* [Records for this exercise]:
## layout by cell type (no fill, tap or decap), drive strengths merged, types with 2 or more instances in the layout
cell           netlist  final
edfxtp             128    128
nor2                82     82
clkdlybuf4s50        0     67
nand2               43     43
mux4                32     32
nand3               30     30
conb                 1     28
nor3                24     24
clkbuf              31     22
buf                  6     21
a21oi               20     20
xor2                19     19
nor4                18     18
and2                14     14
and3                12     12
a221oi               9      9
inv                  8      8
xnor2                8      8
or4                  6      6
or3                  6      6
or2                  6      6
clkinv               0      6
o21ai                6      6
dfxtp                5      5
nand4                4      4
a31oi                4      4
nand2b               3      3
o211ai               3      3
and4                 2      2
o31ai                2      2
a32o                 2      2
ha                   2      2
[flow/config.mk]
export PLATFORM = sky130hd
export DESIGN_NAME = regfile
export DESIGN_NICKNAME = regfile
export VERILOG_FILES = /design/flow/design.v
export SDC_FILE = /design/flow/constraint.sdc
export NUM_CORES = 4
export LEC_CHECK = 1
export CORE_UTILIZATION = 50
export SYNTH_HDL_FRONTEND = slang
[flow/constraint.sdc]
current_design regfile

set clk_period 6.0
set clk_io_pct 0.2

create_clock -name clk0 -period $clk_period [get_ports {Clk}]

set non_clock_inputs [all_inputs -no_clocks]
set_input_delay [expr $clk_period * $clk_io_pct] -clock clk0 $non_clock_inputs
set_output_delay [expr $clk_period * $clk_io_pct] -clock clk0 [all_outputs]
[flow/design.v]
module regfile (input logic LD_REG, Clk, Reset,
					 input logic DRMUX, SR1MUX,
					 input logic [2:0] DR, SR1, SR2, dis,
					 input logic [15:0] bus,
					 output logic [15:0] SR1_OUT, SR2_OUT);
	logic [7:0] [15:0] registers;
	logic [2:0] dr_select, sr1_select;
	always_comb
	begin
		dr_select = DR;
		if(DRMUX)
			dr_select = 3'b111;
		sr1_select = SR1;
		if(SR1MUX)
			sr1_select = dis;
		SR1_OUT = registers[sr1_select];
		SR2_OUT = registers[SR2];
		if(Reset)
		begin
			SR1_OUT = 16'h0000;
			SR2_OUT = 16'h0000;
		end
	end
	always_ff @ (posedge Clk)
	begin		
		if(Reset)
		begin
			for(int i = 0; i < 8; i++)
			begin
				registers[i] <= 16'h0000;
			end
		end
		else
		begin
			if(LD_REG)
			begin
				registers[dr_select] <= bus;
			end
		end
	end
endmodule
[flow/run.sh]
#!/bin/bash
# OpenROAD 26Q1-2900-gdf79404cd8, Yosys 0.63+post, stock flow scripts
make -C /OpenROAD-flow-scripts/flow DESIGN_CONFIG=/design/flow/config.mk WORK_HOME=/design/flow/orfs finish
==> impl_summary.log <==
[flow] final metrics
INFO  metric outcome = completed
INFO  metric period_needed = 5.05 ns
INFO  metric maxCapViolCount = 0
INFO  metric synthesis.area = approximately 6700 µm²
INFO  metric postCtsResizedCells = 0
INFO  metric finish.cell_count_without_fillers = approximately 1000
INFO  metric reg.largest.list = registers: 128 flops
INFO  metric worst_setup_path_start_kind = input port
INFO  metric layout_worst_path_cycle_share = 0.841
INFO  metric grt_overflow = 0
INFO  metric diodes = 0
INFO  metric met3_layer_usage_reported_by_global_route = 0.0856
INFO  metric grt_util_met2 = 0.475
INFO  metric async_reset_ff_frac = 0
INFO  metric grt_start_max_net_pins = 102
INFO  metric logic_family = multiplexers
INFO  metric r2r_start = registers[85]$_SDFFE_PP0P_
INFO  metric finalClockSkew = 0 ns
INFO  metric endpoint_arrival_time_on_the_critical_path = 3.85 ns
INFO  metric finalWirelength = 20300 µm
INFO  metric synth_top_flop_cell = sky130_fd_sc_hd__dfxtp_1
INFO  metric yosysMostFrequentCell = sky130_fd_sc_hd__nand2_1
INFO  metric fp-utilization = 0.512
INFO  metric avg_wl_per_cell = 20.4 µm
INFO  metric fin_tns_setup = 0 ns
INFO  metric antenna_left = 0
INFO  metric ios = 65
INFO  metric slew-limit-headroom = 0.382
INFO  metric detail_route.drc_violations = 0
INFO  metric first_pass_iters = 6
INFO  metric die_x = 118 µm
INFO  metric dp_hpwl = 12200 µm
INFO  metric clock_latency = slightly above 0.4 ns
INFO  metric portion_of_netlist_area_occupied_by_mux_cells = 0.276
INFO  metric stdcell_area = 8090 µm²
INFO  metric grt_use_total = 0.313
INFO  metric cts-buffers-inserted = 17
INFO  metric detailed_place.area = about 7500 µm²
INFO  metric buffers_on_ports = 64
INFO  metric path_class = input port to primary output
INFO  metric std_cell_rows = 42
INFO  metric area_leaders = sky130_fd_sc_hd__dfxtp_1, sky130_fd_sc_hd__mux2i_1, sky130_fd_sc_hd__mux4_2
INFO  metric synth-adder-area-share = 0
INFO  metric p_leak = 0.00316 µW
INFO  metric cts.path.max_buffers = 2
INFO  metric replace_congestion = ~0.87
INFO  metric rsz0062_at_grt = false
INFO  metric power-per-cell-area = 273 nW/µm²
INFO  metric clk_transition_reported_paths = 0.05 ns
INFO  metric use_met1 = 0.478
INFO  metric cts_max_level = 4
INFO  metric synthAoiAreaFrac = 0.102
INFO  metric ys_cells = 780
INFO  metric startpoint = SR1MUX
INFO  metric final_layout_size_suffix_gt1_frac = 0.120
INFO  metric timing.critical_path.required = approximately 4.8 ns
INFO  metric route.vias.total = 5888
INFO  metric maxClockFrequency = 0.198 GHz
INFO  metric total_tool_warning_count = 27
INFO  metric grt_most_used_layer = met1
INFO  metric synth.cellmix.xorXnorShare = 0
INFO  metric report.final.hold_viol_count = 0
INFO  metric slew_viol_final = 0
INFO  metric syn_area_per_cell = 8.65 µm²
INFO  metric post-synth-top-area-cell = sky130_fd_sc_hd__dfxtp_1
INFO  metric hp-class = flip-flop to flip-flop
INFO  metric chipHeight = 118 µm
INFO  metric simple_gate_area_frac = 0.188
INFO  metric largest_register = registers
INFO  metric max-vdd-ir-drop = ~0.00029 V
INFO  metric max_reg_flops = 128
INFO  metric cts_setup_buffers = 0
INFO  metric fill_cells = 1102
INFO  metric worst_setup_path_end_kind = primary output
INFO  metric number_of_drc_markers_in_iteration_0 = ~400
INFO  metric post-route-worst-setup-slack = roughly 0.95 ns
INFO  metric fp.coreArea = between 10000 and 15000 µm²
INFO  metric flow.area_growth_from_synthesis = 19.9%
INFO  metric yosys.cell_types.count = 30
INFO  metric timing_worst_slew_pin_value = 0.927 ns
INFO  metric synth.top_cell.area_share = 0.380
INFO  metric cts.root.buffer_cell = sky130_fd_sc_hd__clkbuf_16
INFO  metric numClockSinks = approximately 130
INFO  metric die-area = 14000 µm²
INFO  metric synth_top_cells_by_count = sky130_fd_sc_hd__nand2_1, sky130_fd_sc_hd__dfxtp_1, sky130_fd_sc_hd__mux2i_1, sky130_fd_sc_hd__nor2_1, sky130_fd_sc_hd__a21oi_1
INFO  metric dp.cells = 964
INFO  metric worst_hold_launch = registers[2]$_SDFFE_PP0P_
INFO  metric tritoncts = yes
INFO  metric grt_pass1_wl = 31900 µm
INFO  metric path_max_fanout = 9
INFO  metric synth-edff-count = 0
INFO  metric postCtsHoldBufs = 0
INFO  metric total_of_warnings_raised_by_yosys = 0
INFO  metric ys_chip_area = roughly 6700 µm²
INFO  metric report.final.setup_viol = 0
INFO  metric via_count_of_the_first_global_routing_pass = 5710
INFO  metric post_synth_inst_count = 780
INFO  metric initial_antenna_violation_count = 0
INFO  metric synth_seq_share = 0.380
INFO  metric numSynthFlops = 128
INFO  metric avgViaCountPerCell = 5.91
INFO  metric dp_worst_setup_slack = 1.05 ns
-- kinds of logic (layout without fill, tap and decap cells) --
family,Yosys count,after routing
AND-OR/OR-AND,117,117
AND/OR/NAND/NOR,307,307
multiplexers,146,146
flip-flops,128,128
buffers and inverters,82,122
-- worst max-delay path: stages --
cell and delay [ns]:
sky130_fd_sc_hd__clkdlybuf4s50_1 0.62, sky130_fd_sc_hd__o32ai_2 0.89, sky130_fd_sc_hd__buf_4 0.35, sky130_fd_sc_hd__a32oi_1 0.11, sky130_fd_sc_hd__and3_1 0.25, sky130_fd_sc_hd__clkdlybuf4s50_1 0.42
-- cell usage in the layout (no fill, tap or decap), types with 2 or more instances in the layout --
cell type                         Yosys  final
sky130_fd_sc_hd__a21oi_1             64     64
sky130_fd_sc_hd__a32oi_1             16     16
sky130_fd_sc_hd__and3_1              17     17
sky130_fd_sc_hd__buf_12               0      2
sky130_fd_sc_hd__buf_2               23      2
sky130_fd_sc_hd__buf_4                4     21
sky130_fd_sc_hd__bufinv_16            0      3
sky130_fd_sc_hd__clkbuf_16            0     17
sky130_fd_sc_hd__clkbuf_8             0      6
sky130_fd_sc_hd__clkdlybuf4s50_1      0     61
sky130_fd_sc_hd__clkinv_2             0      4
sky130_fd_sc_hd__dfxtp_1            128    128
sky130_fd_sc_hd__inv_1                4      4
sky130_fd_sc_hd__mux2i_1            113    112
sky130_fd_sc_hd__mux4_2              32     32
sky130_fd_sc_hd__nand2_1            180    180
sky130_fd_sc_hd__nand2b_1             3      3
sky130_fd_sc_hd__nand3_1             16     16
sky130_fd_sc_hd__nor2_1              82     82
sky130_fd_sc_hd__o21ai_0             32     32
sky130_fd_sc_hd__o32ai_2              3      3
-- where the power goes --
group / leakage (µW) / switching [µW] / internal (µW) / total (µW)
Clock: 0.000315 / 366 / 718 / 1080
Sequential: 0.00104 / 11.4 / 866 / 878
Combinational: 0.00181 / 138 / 105 / 243
Total: 0.00316 / 516 / 1690 / 2210
-- final timing paths --
check	end	slack, ns	depth (start not counted)
max reg2reg	registers[85]$_SDFFE_PP0P_	5.29	2
min	registers[2]$_SDFFE_PP0P_	0.47	2
max	SR1_OUT[13]	0.95	6
min reg2reg	registers[2]$_SDFFE_PP0P_	0.47	2
-- per-stage QoR --
stage                     hold slack (ns)  total power, µW   util
after floorplan                     0.446             1040      -
after global placement              0.456             1130  0.565
after detailed placement            0.462             1140  0.565
after CTS                           0.471             2220  0.613
after global routing                0.489             2280  0.613
final                               0.471             2210  0.613
-- cell type report --
cell class / count / area [µm²] / share of cell area
repair buffers: 86 / 818 / 0.101
well taps: 176 / 220 / 0.0272
inverters: 4 / 15.0 / 0.00186
clock inverters: 9 / 126 / 0.0156
multi-input cells: 570 / 3840 / 0.475
flip-flops and latches: 128 / 2560 / 0.317
clock buffers: 23 / 508 / 0.0628
-- per-layer routing --
metal,share of wire,up-vias
met2,0.46,220
met1,0.44,2883
met5,0,-
li1,-,2760
met4,0.015,0
met3,0.080,25
No activity file was given, so power comes from the tool's default toggle rates.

* [Task goal]:
Could you restate, word for word, the lines above from the one with "initial_antenna_violation_count = 0" to the one with "cell and delay", both included?

* [Answer space]:
INFO  metric initial_antenna_violation_count = 0
INFO  metric synth_seq_share = 0.380
INFO  metric numSynthFlops = 128
INFO  metric avgViaCountPerCell = 5.91
INFO  metric dp_worst_setup_slack = 1.05 ns
-- kinds of logic (layout without fill, tap and decap cells) --
family,Yosys count,after routing
AND-OR/OR-AND,117,117
AND/OR/NAND/NOR,307,307
multiplexers,146,146
flip-flops,128,128
buffers and inverters,82,122
-- worst max-delay path: stages --
cell and delay [ns]:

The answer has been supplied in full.